The River Ems, is a chalk stream that has a catchment area of over 60 km2, and its upper reaches drain the South Downs. It is one of eight water bodies that are designated by the Environment Agency, as being part of the Western Streams Operational Catchment.

Although, the lower and some of the middle reaches of the river, equating to (approximately) the last 3 km, flow throughout the year, the rest of the middle as well as the upper reaches of the river naturally stop flowing during dry spells.

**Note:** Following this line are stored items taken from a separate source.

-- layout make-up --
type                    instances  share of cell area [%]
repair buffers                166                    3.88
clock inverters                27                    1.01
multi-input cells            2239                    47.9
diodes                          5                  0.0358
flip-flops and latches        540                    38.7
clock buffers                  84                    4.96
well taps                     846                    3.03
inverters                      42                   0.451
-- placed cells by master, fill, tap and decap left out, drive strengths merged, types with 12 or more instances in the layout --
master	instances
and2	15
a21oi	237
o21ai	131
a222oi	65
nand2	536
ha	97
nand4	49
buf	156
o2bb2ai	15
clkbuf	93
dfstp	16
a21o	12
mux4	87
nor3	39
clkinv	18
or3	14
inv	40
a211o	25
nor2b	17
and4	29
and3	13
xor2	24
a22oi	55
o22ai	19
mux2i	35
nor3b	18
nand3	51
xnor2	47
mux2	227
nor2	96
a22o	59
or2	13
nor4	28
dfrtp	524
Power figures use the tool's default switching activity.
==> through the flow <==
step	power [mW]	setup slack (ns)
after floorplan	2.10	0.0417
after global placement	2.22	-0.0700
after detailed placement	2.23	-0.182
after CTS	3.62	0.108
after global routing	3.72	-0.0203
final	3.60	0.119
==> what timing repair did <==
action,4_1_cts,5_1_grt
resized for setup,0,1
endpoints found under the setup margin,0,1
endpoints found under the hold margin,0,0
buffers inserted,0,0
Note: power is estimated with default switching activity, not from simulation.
--- config.mk ---
export PLATFORM = sky130hd
export DESIGN_NAME = crm_code_area_ram_remap
export DESIGN_NICKNAME = d
export VERILOG_FILES = /design/src/rtl/crm_pkg.sv /design/src/rtl/crm_regbus_if.sv /design/src/rtl/crm_axil_slave.sv /design/src/rtl/crm_code_area_ram_remap.sv
export SDC_FILE = /design/constraint.sdc
export NUM_CORES = 1
export LEC_CHECK = 0
export BUFFER_PORTS_ARGS = -buffer_cell sky130_fd_sc_hd__buf_2
export CORE_MARGIN = 2
export CORE_UTILIZATION = 50
export DETAILED_ROUTE_END_ITERATION = 6
export PLACE_DENSITY = 0.85
export SLEW_MARGIN = 20
export SYNTH_ARGS = -nofsm -noshare
export SYNTH_HDL_FRONTEND = slang
export SYNTH_SLANG_ARGS = --single-unit
--- constraint.sdc ---
create_clock -name clk_sys -period 8.4 [get_ports clk_sys]
set_input_delay 1.68 -clock clk_sys [delete_from_list [all_inputs] [get_ports clk_sys]]
set_output_delay 1.68 -clock clk_sys [all_outputs]
set_load 0.02 [all_outputs]
--- src/rtl/crm_pkg.sv ---
package crm_pkg;
    // register indices; byte address is four times the index
    localparam logic [11:0] IDX_CONFIG = 12'hfde;
    localparam logic [11:0] IDX_STATUS = 12'hfdf;
    localparam logic [11:0] IDX_COMMIT = 12'hfe0;
    localparam int ADDR_W = 14;

    // map_config_staged / map_status_committed fields
    localparam int BIT_RST_DIS = 0;
    localparam int BIT_RAM_MAP = 1;
    localparam int BIT_VEC_REL = 2;
    localparam logic [2:0] CONFIG_RESET = 3'h0;

    // commit key codes
    localparam logic [7:0] KEY_ALL = 8'hd4;
    localparam logic [7:0] KEY_RST_DIS = 8'hb2;
    localparam logic [7:0] KEY_FLAG_CLR = 8'h71;

    // code and data space landmarks
    localparam logic [15:0] RAM_FIRST = 16'h0040;
    localparam logic [15:0] RAM_LAST = 16'h083f;
    localparam logic [15:0] BOOT_FIRST = 16'h1000;
    localparam logic [15:0] BOOT_LAST = 16'h17ff;
    localparam logic [15:0] FLASH_FIRST = 16'h8000;
    localparam logic [15:0] CALL_VEC_FIRST = 16'hffa0;
    localparam logic [15:0] CALL_VEC_LAST = 16'hffbf;
    localparam logic [15:0] INT_VEC_FIRST = 16'hffcc;
    localparam logic [15:0] INT_VEC_LAST = 16'hfffd;
    localparam logic [15:0] VEC_SHIFT = 16'hfe00;
    localparam logic [15:0] SFR1_LAST = 16'h003f;
    localparam logic [15:0] SFR3_FIRST = 16'h0e40;
    localparam logic [15:0] SFR2_LAST = 16'h0fff;

    localparam logic [1:0] RESP_OKAY = 2'h0;
    localparam logic [1:0] RESP_SLVERR = 2'h2;

    typedef enum logic [2:0] {
        TGT_NONE,
        TGT_SFR,
        TGT_RAM,
        TGT_SWI,
        TGT_BOOT,
        TGT_FLASH
    } crm_target_t;

    function automatic logic isMapped(input logic [11:0] idx);
        return idx == IDX_CONFIG || idx == IDX_STATUS || idx == IDX_COMMIT;
    endfunction

    function automatic logic inRange(input logic [15:0] a,
                                     input logic [15:0] lo,
                                     input logic [15:0] hi);
        return a >= lo && a <= hi;
    endfunction
endpackage

--- src/rtl/crm_regbus_if.sv ---
`timescale 1ns/10ps
`default_nettype none
interface crm_regbus_if;
    logic wrEn;
    logic [11:0] wrIdx;
    logic [7:0] wrData;
    logic wrLane;
    logic [11:0] rdIdx;
    logic [7:0] rdData;

    modport slave (output wrEn, wrIdx, wrData, wrLane, rdIdx, input rdData);
    modport regs (input wrEn, wrIdx, wrData, wrLane, rdIdx, output rdData);
endinterface
`default_nettype wire

--- src/rtl/crm_axil_slave.sv ---
`timescale 1ns/10ps
`default_nettype none
module crm_axil_slave (
    // clock and reset
    input wire logic clk_sys,
    input wire logic sys_rst,
    // axi4-lite
    input wire logic [crm_pkg::ADDR_W-1:0] awaddr,
    input wire logic awvalid,
    output logic awready,
    input wire logic [31:0] wdata,
    input wire logic [3:0] wstrb,
    input wire logic wvalid,
    output logic wready,
    output logic [1:0] bresp,
    output logic bvalid,
    input wire logic bready,
    input wire logic [crm_pkg::ADDR_W-1:0] araddr,
    input wire logic arvalid,
    output logic arready,
    output logic [31:0] rdata,
    output logic [1:0] rresp,
    output logic rvalid,
    input wire logic rready,
    // register side
    crm_regbus_if.slave bus
);
    logic awFull;
    logic wFull;
    logic arFull;

    // write channels, taken in either order
    always_ff @(posedge clk_sys or posedge sys_rst) begin
        if (sys_rst) begin
            awready <= 1'b0;
            wready <= 1'b0;
            awFull <= 1'b0;
            wFull <= 1'b0;
            bvalid <= 1'b0;
            bresp <= crm_pkg::RESP_OKAY;
            bus.wrEn <= 1'b0;
            bus.wrIdx <= 12'h000;
            bus.wrData <= 8'h00;
            bus.wrLane <= 1'b0;
        end else begin
            bus.wrEn <= 1'b0;
            if (awvalid && awready) begin
                bus.wrIdx <= awaddr[crm_pkg::ADDR_W-1:2];
                awFull <= 1'b1;
                awready <= 1'b0;
            end else if (!awFull && !bvalid) begin
                awready <= 1'b1;
            end
            if (wvalid && wready) begin
                bus.wrData <= wdata[7:0];
                bus.wrLane <= wstrb[0];
                wFull <= 1'b1;
                wready <= 1'b0;
            end else if (!wFull && !bvalid) begin
                wready <= 1'b1;
            end
            if (awFull && wFull && !bvalid) begin
                bus.wrEn <= crm_pkg::isMapped(bus.wrIdx);
                bresp <= crm_pkg::isMapped(bus.wrIdx) ?
                         crm_pkg::RESP_OKAY : crm_pkg::RESP_SLVERR;
                bvalid <= 1'b1;
                awFull <= 1'b0;
                wFull <= 1'b0;
            end
            if (bvalid && bready) begin
                bvalid <= 1'b0;
            end
        end
    end

    // read channel
    always_ff @(posedge clk_sys or posedge sys_rst) begin
        if (sys_rst) begin
            arready <= 1'b0;
            arFull <= 1'b0;
            rvalid <= 1'b0;
            rdata <= 32'h00000000;
            rresp <= crm_pkg::RESP_OKAY;
            bus.rdIdx <= 12'h000;
        end else begin
            if (arvalid && arready) begin
                bus.rdIdx <= araddr[crm_pkg::ADDR_W-1:2];
                arFull <= 1'b1;
                arready <= 1'b0;
            end else if (!arFull && !rvalid) begin
                arready <= 1'b1;
            end
            if (arFull && !rvalid) begin
                rdata <= {24'h000000, bus.rdData};
                rresp <= crm_pkg::isMapped(bus.rdIdx) ?
                         crm_pkg::RESP_OKAY : crm_pkg::RESP_SLVERR;
                rvalid <= 1'b1;
                arFull <= 1'b0;
            end
            if (rvalid && rready) begin
                rvalid <= 1'b0;
            end
        end
    end
endmodule
`default_nettype wire

--- src/rtl/crm_code_area_ram_remap.sv ---
// Overview of operation
// - code and data spaces, 64 Kbytes each, decoded independently.
// - after reset RAM is in data space only, not in code space.
// - committed RAM select maps code 0x0040-0x083F onto RAM.
// - relocate moves call and interrupt vectors to 0x01xx; reset stays.
// - serial programming mode always maps RAM into code space.
// - unmapped code RAM window fetches return the software interrupt opcode.
// - staged RAM select has no effect until key 0xD4 is written.
// - key 0xD4 commits all staged settings; 0xB2 only reset disable, 0x71 only flag clear; others do nothing.
// - config bits 7..3 read zero; bit2 relocate, bit1 RAM, bit0 reset.
// - status bits 1 and 2 show committed RAM and relocate values.
// - status bits 7..3 always read zero.
// - outside serial mode only the first 2 Kbytes of boot ROM map.
//
// Added by the designer: the AXI4-Lite register port.
`timescale 1ns/10ps
`default_nettype none
module crm_code_area_ram_remap #(
    parameter logic [7:0] SWI_OPCODE = 8'hff,
    parameter logic [15:0] BOOT_SERIAL_LAST = 16'h1fff
) (
    // clock and reset
    input wire logic clk_sys,
    input wire logic sys_rst,
    // axi4-lite register bus
    input wire logic [crm_pkg::ADDR_W-1:0] awaddr,
    input wire logic awvalid,
    output logic awready,
    input wire logic [31:0] wdata,
    input wire logic [3:0] wstrb,
    input wire logic wvalid,
    output logic wready,
    output logic [1:0] bresp,
    output logic bvalid,
    input wire logic bready,
    input wire logic [crm_pkg::ADDR_W-1:0] araddr,
    input wire logic arvalid,
    output logic arready,
    output logic [31:0] rdata,
    output logic [1:0] rresp,
    output logic rvalid,
    input wire logic rready,
    // mode and neighbour controls
    input wire logic serialProgMode,
    input wire logic bootRomEnable,
    input wire logic flagClearStaged,
    // instruction fetch path
    input wire logic fetchReq,
    input wire logic [15:0] fetchAddr,
    output logic fetchAck,
    output crm_pkg::crm_target_t fetchTarget,
    output logic [15:0] fetchMemAddr,
    output logic [7:0] fetchForceData,
    // data access path
    input wire logic dataReq,
    input wire logic [15:0] dataAddr,
    output logic dataAck,
    output crm_pkg::crm_target_t dataTarget,
    output logic [15:0] dataMemAddr,
    // committed settings
    output logic codeRamSelectState,
    output logic vectorRelocateState,
    output logic resetDisable,
    output logic flagClearPulse
);
    crm_regbus_if bus ();

    logic stagedRst;
    logic stagedRam;
    logic stagedVec;
    logic keyWrite;
    logic [15:0] next_fetchAddr;
    crm_pkg::crm_target_t next_fetchTarget;
    crm_pkg::crm_target_t next_dataTarget;

    crm_axil_slave u_slave (
        .clk_sys(clk_sys),
        .sys_rst(sys_rst),
        .awaddr(awaddr),
        .awvalid(awvalid),
        .awready(awready),
        .wdata(wdata),
        .wstrb(wstrb),
        .wvalid(wvalid),
        .wready(wready),
        .bresp(bresp),
        .bvalid(bvalid),
        .bready(bready),
        .araddr(araddr),
        .arvalid(arvalid),
        .arready(arready),
        .rdata(rdata),
        .rresp(rresp),
        .rvalid(rvalid),
        .rready(rready),
        .bus(bus)
    );

    // boot rom window; only 2 Kbytes outside serial mode
    function automatic logic inBoot(input logic [15:0] a,
                                    input logic serial);
        return crm_pkg::inRange(a, crm_pkg::BOOT_FIRST,
            serial ? BOOT_SERIAL_LAST : crm_pkg::BOOT_LAST);
    endfunction

    // staged configuration
    always_ff @(posedge clk_sys or posedge sys_rst) begin
        if (sys_rst) begin
            stagedRst <= crm_pkg::CONFIG_RESET[crm_pkg::BIT_RST_DIS];
            stagedRam <= crm_pkg::CONFIG_RESET[crm_pkg::BIT_RAM_MAP];
            stagedVec <= crm_pkg::CONFIG_RESET[crm_pkg::BIT_VEC_REL];
        end else if (bus.wrEn && bus.wrLane &&
                     bus.wrIdx == crm_pkg::IDX_CONFIG) begin
            stagedRst <= bus.wrData[crm_pkg::BIT_RST_DIS];
            stagedRam <= bus.wrData[crm_pkg::BIT_RAM_MAP];
            stagedVec <= bus.wrData[crm_pkg::BIT_VEC_REL];
        end
    end

    assign keyWrite = bus.wrEn && bus.wrLane &&
                      bus.wrIdx == crm_pkg::IDX_COMMIT;

    // commit key; write-only, no stored value
    always_ff @(posedge clk_sys or posedge sys_rst) begin
        if (sys_rst) begin
            codeRamSelectState <= 1'b0;
            vectorRelocateState <= 1'b0;
            resetDisable <= 1'b0;
            flagClearPulse <= 1'b0;
        end else begin
            flagClearPulse <= 1'b0;
            if (keyWrite) begin
                case (bus.wrData)
                    crm_pkg::KEY_ALL: begin
                        codeRamSelectState <= stagedRam;
                        vectorRelocateState <= stagedVec;
                        resetDisable <= stagedRst;
                        flagClearPulse <= flagClearStaged;
                    end
                    crm_pkg::KEY_RST_DIS: begin
                        resetDisable <= stagedRst;
                    end
                    crm_pkg::KEY_FLAG_CLR: begin
                        flagClearPulse <= flagClearStaged;
                    end
                    default: begin
                        flagClearPulse <= 1'b0;
                    end
                endcase
            end
        end
    end

    // register read data
    always_comb begin
        bus.rdData = 8'h00;
        case (bus.rdIdx)
            crm_pkg::IDX_CONFIG: begin
                bus.rdData = {5'h00, stagedVec, stagedRam, stagedRst};
            end
            crm_pkg::IDX_STATUS: begin
                bus.rdData = {5'h00, vectorRelocateState,
                              codeRamSelectState, resetDisable};
            end
            default: begin
                bus.rdData = 8'h00;
            end
        endcase
    end

    // code space decode with vector relocation
    always_comb begin
        next_fetchAddr = fetchAddr;
        if (vectorRelocateState &&
            (crm_pkg::inRange(fetchAddr, crm_pkg::CALL_VEC_FIRST,
                              crm_pkg::CALL_VEC_LAST) ||
             crm_pkg::inRange(fetchAddr, crm_pkg::INT_VEC_FIRST,
                              crm_pkg::INT_VEC_LAST))) begin
            next_fetchAddr = fetchAddr - crm_pkg::VEC_SHIFT;
        end
        next_fetchTarget = crm_pkg::TGT_NONE;
        if (crm_pkg::inRange(next_fetchAddr, crm_pkg::RAM_FIRST,
                             crm_pkg::RAM_LAST)) begin
            next_fetchTarget = (codeRamSelectState || serialProgMode) ?
                crm_pkg::TGT_RAM : crm_pkg::TGT_SWI;
        end else if (bootRomEnable &&
                     inBoot(next_fetchAddr, serialProgMode)) begin
            next_fetchTarget = crm_pkg::TGT_BOOT;
        end else if (next_fetchAddr >= crm_pkg::FLASH_FIRST) begin
            next_fetchTarget = crm_pkg::TGT_FLASH;
        end
    end

    // data space decode, independent of code space
    always_comb begin
        next_dataTarget = crm_pkg::TGT_NONE;
        if (dataAddr <= crm_pkg::SFR1_LAST ||
            crm_pkg::inRange(dataAddr, crm_pkg::SFR3_FIRST,
                             crm_pkg::SFR2_LAST)) begin
            next_dataTarget = crm_pkg::TGT_SFR;
        end else if (crm_pkg::inRange(dataAddr, crm_pkg::RAM_FIRST,
                                      crm_pkg::RAM_LAST)) begin
            next_dataTarget = crm_pkg::TGT_RAM;
        end else if (bootRomEnable && inBoot(dataAddr, serialProgMode)) begin
            next_dataTarget = crm_pkg::TGT_BOOT;
        end else if (dataAddr >= crm_pkg::FLASH_FIRST) begin
            next_dataTarget = crm_pkg::TGT_FLASH;
        end
    end

    // fetch answer register
    always_ff @(posedge clk_sys or posedge sys_rst) begin
        if (sys_rst) begin
            fetchAck <= 1'b0;
            fetchTarget <= crm_pkg::TGT_NONE;
            fetchMemAddr <= 16'h0000;
            fetchForceData <= 8'h00;
        end else begin
            fetchAck <= fetchReq;
            if (fetchReq) begin
                fetchTarget <= next_fetchTarget;
                fetchMemAddr <= next_fetchAddr;
                fetchForceData <= (next_fetchTarget == crm_pkg::TGT_SWI) ?
                                  SWI_OPCODE : 8'h00;
            end
        end
    end

    // data answer register
    always_ff @(posedge clk_sys or posedge sys_rst) begin
        if (sys_rst) begin
            dataAck <= 1'b0;
            dataTarget <= crm_pkg::TGT_NONE;
            dataMemAddr <= 16'h0000;
        end else begin
            dataAck <= dataReq;
            if (dataReq) begin
                dataTarget <= next_dataTarget;
                dataMemAddr <= dataAddr;
            end
        end
    end
endmodule
`default_nettype wire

Increasingly, sections of the river stop flowing during dry spells; this is largely due to the level of abstraction in recent years. The river has several minor tributaries in the upper and middle reach. There are some significant tributaries at the lower reach of the river.

From its source the River Ems runs past:
- the hamlet that includes well-preserved Lordington House
- Racton Monument which has nearby in Racton hamlet the church for Lordington
- A copse, Ractonpark Dell
- the village of Westbourne, has the westmost section of the Ems, in Sussex. The lower Ems here receives flows from its most significant tributary, named the 'Aldsworth Arm'.
- From Westbourne the Ems naturally flows all year. It descends under the railway at Emsworth (in Hampshire), becoming tidal, drains Brook Meadow to Peter and Slipper Mill Ponds from where it discharges into the sea. At lower tides it helps forms at the head of Emsworth Channel in the harbour; its last few metres enable access to Emworth Marina, the other former tidal mill pond.

==Etymology==
It is sometimes thought that the town of Emsworth derives its name from that of the River Ems, this is not correct as before the 16th Century the stream was originally called the Bourne. (Note: Some sources suggest that it was originally called the "Bourne" or "West Bourne" but also has been referred to as "The Brook".) The river was renamed by the 16th century chronicler Raphael Holinshed. Many of the towns and villages that the River Ems runs through or past still have Bourne as a suffix. e.g.:Westbourne.

The Emille cometh first between Racton and Stansted, then down to Emilswort or Emmesworth, and so into the Ocean. Separating Sussex from Hampshire almost from the very head.